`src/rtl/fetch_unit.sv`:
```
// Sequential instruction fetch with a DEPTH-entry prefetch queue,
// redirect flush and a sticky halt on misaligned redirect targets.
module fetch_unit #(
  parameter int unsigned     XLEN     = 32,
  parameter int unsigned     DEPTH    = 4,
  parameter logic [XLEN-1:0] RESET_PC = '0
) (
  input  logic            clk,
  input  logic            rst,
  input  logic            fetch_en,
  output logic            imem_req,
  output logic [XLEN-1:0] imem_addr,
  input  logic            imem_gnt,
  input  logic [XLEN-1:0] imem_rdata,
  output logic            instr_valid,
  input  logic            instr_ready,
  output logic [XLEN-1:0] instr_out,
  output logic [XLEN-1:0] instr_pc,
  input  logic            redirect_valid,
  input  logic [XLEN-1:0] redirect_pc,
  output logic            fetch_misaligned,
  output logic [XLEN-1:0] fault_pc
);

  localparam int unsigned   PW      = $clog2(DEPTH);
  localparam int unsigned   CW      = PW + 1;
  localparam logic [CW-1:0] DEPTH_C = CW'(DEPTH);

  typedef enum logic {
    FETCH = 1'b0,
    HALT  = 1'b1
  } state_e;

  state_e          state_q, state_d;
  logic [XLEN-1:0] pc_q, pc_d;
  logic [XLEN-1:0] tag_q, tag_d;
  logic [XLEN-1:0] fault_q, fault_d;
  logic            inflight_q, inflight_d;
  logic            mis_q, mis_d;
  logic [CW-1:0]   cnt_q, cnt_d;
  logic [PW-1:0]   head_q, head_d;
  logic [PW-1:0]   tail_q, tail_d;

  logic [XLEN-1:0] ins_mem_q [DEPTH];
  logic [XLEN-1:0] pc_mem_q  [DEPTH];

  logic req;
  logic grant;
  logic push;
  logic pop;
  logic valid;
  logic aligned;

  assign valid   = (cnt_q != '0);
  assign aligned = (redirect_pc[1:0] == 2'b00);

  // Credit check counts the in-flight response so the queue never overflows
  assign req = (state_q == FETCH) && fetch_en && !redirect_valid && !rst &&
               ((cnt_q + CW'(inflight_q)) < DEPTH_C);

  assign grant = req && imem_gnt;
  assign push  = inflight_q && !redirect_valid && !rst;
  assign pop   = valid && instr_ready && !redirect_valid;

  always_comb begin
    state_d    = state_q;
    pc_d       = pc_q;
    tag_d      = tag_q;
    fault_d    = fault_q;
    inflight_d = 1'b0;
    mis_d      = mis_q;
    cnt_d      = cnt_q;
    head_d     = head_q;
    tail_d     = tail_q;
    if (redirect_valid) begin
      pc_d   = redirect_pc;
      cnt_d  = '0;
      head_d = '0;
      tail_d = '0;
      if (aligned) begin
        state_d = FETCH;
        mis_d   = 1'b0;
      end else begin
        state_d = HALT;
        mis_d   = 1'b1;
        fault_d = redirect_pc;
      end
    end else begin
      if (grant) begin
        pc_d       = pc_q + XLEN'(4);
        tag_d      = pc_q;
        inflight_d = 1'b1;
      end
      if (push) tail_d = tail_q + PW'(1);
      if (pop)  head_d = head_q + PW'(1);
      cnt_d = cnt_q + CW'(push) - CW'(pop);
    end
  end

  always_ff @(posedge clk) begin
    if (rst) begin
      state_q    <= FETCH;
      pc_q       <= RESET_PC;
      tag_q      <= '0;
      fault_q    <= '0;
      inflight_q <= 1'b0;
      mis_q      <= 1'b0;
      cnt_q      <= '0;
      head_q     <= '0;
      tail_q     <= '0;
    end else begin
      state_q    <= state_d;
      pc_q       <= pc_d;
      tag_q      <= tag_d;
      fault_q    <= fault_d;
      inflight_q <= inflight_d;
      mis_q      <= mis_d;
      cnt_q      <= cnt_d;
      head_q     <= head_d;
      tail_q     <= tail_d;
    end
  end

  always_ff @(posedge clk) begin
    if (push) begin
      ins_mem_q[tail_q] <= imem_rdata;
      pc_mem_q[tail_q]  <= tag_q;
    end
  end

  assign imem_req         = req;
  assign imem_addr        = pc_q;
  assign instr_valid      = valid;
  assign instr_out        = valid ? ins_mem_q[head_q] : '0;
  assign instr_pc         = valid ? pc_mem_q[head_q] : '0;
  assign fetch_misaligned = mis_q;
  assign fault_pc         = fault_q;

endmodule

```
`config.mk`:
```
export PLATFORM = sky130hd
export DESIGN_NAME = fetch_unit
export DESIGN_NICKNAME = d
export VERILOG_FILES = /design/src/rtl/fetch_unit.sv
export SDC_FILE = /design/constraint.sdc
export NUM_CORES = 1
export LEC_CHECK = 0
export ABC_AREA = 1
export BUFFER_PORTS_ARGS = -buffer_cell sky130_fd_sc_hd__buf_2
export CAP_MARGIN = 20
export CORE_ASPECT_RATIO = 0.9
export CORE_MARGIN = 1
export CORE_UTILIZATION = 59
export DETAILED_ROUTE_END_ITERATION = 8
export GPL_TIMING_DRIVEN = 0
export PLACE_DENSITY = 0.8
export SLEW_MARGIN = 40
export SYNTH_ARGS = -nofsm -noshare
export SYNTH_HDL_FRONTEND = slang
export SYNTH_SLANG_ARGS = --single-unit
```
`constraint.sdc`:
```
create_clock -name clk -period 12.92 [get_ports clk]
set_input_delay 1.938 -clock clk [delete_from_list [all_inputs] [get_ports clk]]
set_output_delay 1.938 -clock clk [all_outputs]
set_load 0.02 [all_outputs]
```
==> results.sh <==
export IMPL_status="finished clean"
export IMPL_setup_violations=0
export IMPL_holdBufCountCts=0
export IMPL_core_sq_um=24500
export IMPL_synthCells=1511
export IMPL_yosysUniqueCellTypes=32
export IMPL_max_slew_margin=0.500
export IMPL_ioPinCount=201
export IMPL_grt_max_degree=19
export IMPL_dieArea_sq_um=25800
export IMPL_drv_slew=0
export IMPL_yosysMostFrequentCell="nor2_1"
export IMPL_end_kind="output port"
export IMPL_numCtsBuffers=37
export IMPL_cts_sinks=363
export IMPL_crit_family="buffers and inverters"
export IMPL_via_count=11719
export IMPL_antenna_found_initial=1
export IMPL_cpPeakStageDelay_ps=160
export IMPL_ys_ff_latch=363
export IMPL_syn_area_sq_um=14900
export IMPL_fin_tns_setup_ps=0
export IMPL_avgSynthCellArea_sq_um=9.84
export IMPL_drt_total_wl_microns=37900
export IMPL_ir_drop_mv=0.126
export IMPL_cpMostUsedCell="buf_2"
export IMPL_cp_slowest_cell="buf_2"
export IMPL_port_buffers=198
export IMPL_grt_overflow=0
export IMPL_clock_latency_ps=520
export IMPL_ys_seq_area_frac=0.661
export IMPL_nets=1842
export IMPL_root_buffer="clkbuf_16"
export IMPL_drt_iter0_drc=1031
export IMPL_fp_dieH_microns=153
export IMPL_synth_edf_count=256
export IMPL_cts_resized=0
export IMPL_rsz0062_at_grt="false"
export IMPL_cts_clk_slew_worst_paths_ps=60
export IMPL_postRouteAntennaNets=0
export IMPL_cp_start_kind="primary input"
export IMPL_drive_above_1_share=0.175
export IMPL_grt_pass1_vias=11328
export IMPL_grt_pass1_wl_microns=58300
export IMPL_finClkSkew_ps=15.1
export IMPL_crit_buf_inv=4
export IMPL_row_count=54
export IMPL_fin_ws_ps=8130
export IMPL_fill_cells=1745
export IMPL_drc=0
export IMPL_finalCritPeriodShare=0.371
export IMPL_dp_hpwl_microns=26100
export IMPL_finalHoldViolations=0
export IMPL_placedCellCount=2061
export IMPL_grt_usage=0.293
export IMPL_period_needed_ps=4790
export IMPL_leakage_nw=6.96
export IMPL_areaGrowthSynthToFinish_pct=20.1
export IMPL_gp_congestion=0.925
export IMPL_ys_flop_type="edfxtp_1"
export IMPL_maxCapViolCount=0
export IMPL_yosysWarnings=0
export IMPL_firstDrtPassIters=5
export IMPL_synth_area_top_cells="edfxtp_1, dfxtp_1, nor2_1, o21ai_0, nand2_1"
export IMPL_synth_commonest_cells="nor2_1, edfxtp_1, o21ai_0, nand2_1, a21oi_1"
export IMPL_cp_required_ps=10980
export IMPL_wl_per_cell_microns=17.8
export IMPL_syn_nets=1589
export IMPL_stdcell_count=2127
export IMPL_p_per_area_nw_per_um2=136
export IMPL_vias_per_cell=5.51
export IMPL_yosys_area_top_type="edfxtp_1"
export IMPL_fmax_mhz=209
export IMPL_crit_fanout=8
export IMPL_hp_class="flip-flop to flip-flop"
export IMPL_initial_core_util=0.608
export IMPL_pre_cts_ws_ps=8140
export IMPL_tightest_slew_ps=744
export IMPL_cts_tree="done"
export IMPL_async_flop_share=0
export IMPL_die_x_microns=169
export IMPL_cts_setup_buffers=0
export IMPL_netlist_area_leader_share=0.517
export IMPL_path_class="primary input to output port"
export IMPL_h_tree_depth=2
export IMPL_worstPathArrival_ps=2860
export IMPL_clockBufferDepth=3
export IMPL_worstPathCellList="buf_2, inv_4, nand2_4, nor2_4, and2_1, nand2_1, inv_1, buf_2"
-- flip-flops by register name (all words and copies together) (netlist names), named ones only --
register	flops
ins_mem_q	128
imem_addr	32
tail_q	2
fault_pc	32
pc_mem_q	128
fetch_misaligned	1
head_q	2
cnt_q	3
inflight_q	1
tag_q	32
====================
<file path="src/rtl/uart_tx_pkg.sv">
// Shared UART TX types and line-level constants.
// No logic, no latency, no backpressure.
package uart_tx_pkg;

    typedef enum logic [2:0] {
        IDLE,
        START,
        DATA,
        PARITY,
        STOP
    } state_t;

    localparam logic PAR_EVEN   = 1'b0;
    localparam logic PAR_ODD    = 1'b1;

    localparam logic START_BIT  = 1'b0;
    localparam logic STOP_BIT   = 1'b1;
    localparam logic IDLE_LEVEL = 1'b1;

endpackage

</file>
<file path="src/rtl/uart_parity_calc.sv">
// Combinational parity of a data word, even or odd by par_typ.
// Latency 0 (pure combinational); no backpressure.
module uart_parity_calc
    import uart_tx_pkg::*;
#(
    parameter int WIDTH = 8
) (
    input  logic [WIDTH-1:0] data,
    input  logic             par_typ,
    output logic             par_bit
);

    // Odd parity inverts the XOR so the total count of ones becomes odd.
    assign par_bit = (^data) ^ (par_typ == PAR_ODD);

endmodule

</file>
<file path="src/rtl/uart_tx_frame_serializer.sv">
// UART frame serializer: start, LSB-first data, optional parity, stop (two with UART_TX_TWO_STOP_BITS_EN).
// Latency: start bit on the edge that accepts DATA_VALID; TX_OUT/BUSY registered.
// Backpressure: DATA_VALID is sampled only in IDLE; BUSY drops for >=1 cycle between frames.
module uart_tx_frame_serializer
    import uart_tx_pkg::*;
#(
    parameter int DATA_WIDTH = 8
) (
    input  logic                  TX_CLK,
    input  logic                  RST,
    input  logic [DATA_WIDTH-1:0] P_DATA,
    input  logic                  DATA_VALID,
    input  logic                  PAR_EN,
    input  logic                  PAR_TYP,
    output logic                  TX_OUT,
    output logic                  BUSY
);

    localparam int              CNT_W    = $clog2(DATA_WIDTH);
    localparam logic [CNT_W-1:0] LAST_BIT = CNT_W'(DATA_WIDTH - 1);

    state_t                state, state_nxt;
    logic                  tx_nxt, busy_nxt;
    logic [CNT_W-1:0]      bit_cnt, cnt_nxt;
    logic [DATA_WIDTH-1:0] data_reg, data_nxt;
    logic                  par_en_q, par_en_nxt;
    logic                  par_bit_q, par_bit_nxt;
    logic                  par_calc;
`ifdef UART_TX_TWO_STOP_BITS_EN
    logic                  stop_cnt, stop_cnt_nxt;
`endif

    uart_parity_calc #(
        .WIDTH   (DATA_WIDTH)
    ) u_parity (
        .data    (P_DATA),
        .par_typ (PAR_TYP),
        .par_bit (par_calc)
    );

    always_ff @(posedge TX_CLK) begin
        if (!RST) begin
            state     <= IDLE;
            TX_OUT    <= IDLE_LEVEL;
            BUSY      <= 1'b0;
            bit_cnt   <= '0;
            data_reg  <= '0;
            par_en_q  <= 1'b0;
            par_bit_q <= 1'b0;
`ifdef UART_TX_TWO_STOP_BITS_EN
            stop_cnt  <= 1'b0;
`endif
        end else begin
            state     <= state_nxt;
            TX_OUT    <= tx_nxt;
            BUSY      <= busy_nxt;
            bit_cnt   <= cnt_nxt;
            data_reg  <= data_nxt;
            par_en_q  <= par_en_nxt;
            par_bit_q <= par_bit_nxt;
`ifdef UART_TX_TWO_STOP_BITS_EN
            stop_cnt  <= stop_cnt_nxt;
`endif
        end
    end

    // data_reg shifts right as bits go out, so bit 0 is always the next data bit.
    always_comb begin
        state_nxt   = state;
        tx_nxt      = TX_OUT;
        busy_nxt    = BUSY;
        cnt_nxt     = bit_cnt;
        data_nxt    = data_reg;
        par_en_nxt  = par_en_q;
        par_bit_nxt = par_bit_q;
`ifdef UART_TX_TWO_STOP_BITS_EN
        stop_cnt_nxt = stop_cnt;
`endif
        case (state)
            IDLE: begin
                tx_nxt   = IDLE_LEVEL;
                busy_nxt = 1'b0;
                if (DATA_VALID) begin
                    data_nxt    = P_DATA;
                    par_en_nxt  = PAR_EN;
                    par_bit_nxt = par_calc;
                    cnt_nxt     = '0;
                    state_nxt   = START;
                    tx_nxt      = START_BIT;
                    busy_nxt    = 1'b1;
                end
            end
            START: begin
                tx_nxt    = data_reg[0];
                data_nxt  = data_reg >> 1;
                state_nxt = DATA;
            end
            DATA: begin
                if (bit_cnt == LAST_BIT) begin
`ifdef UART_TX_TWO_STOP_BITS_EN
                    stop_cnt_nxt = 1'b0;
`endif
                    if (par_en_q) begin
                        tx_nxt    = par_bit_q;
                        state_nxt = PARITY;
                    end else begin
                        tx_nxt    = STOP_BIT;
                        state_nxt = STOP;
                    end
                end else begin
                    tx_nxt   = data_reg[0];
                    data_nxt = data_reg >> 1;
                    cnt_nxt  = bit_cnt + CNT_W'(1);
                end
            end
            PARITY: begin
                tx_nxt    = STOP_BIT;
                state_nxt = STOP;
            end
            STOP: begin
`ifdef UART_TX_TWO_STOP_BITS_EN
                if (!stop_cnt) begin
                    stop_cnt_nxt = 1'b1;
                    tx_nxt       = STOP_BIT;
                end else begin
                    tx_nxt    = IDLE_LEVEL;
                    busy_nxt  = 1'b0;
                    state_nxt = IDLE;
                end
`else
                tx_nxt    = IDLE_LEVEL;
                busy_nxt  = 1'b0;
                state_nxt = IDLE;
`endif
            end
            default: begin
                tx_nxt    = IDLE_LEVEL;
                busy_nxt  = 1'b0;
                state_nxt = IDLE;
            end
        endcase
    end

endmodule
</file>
====================
▶ **TASK ITEM**: In the listing above, find the line containing "export IMPL_fin_tns_setup_ps=0" and the line containing "export IMPL_fill_cells=1745", then retype both and every line between them exactly, with nothing else.

▶ **PROBLEM SOLUTION**:
export IMPL_fin_tns_setup_ps=0
export IMPL_avgSynthCellArea_sq_um=9.84
export IMPL_drt_total_wl_microns=37900
export IMPL_ir_drop_mv=0.126
export IMPL_cpMostUsedCell="buf_2"
export IMPL_cp_slowest_cell="buf_2"
export IMPL_port_buffers=198
export IMPL_grt_overflow=0
export IMPL_clock_latency_ps=520
export IMPL_ys_seq_area_frac=0.661
export IMPL_nets=1842
export IMPL_root_buffer="clkbuf_16"
export IMPL_drt_iter0_drc=1031
export IMPL_fp_dieH_microns=153
export IMPL_synth_edf_count=256
export IMPL_cts_resized=0
export IMPL_rsz0062_at_grt="false"
export IMPL_cts_clk_slew_worst_paths_ps=60
export IMPL_postRouteAntennaNets=0
export IMPL_cp_start_kind="primary input"
export IMPL_drive_above_1_share=0.175
export IMPL_grt_pass1_vias=11328
export IMPL_grt_pass1_wl_microns=58300
export IMPL_finClkSkew_ps=15.1
export IMPL_crit_buf_inv=4
export IMPL_row_count=54
export IMPL_fin_ws_ps=8130
export IMPL_fill_cells=1745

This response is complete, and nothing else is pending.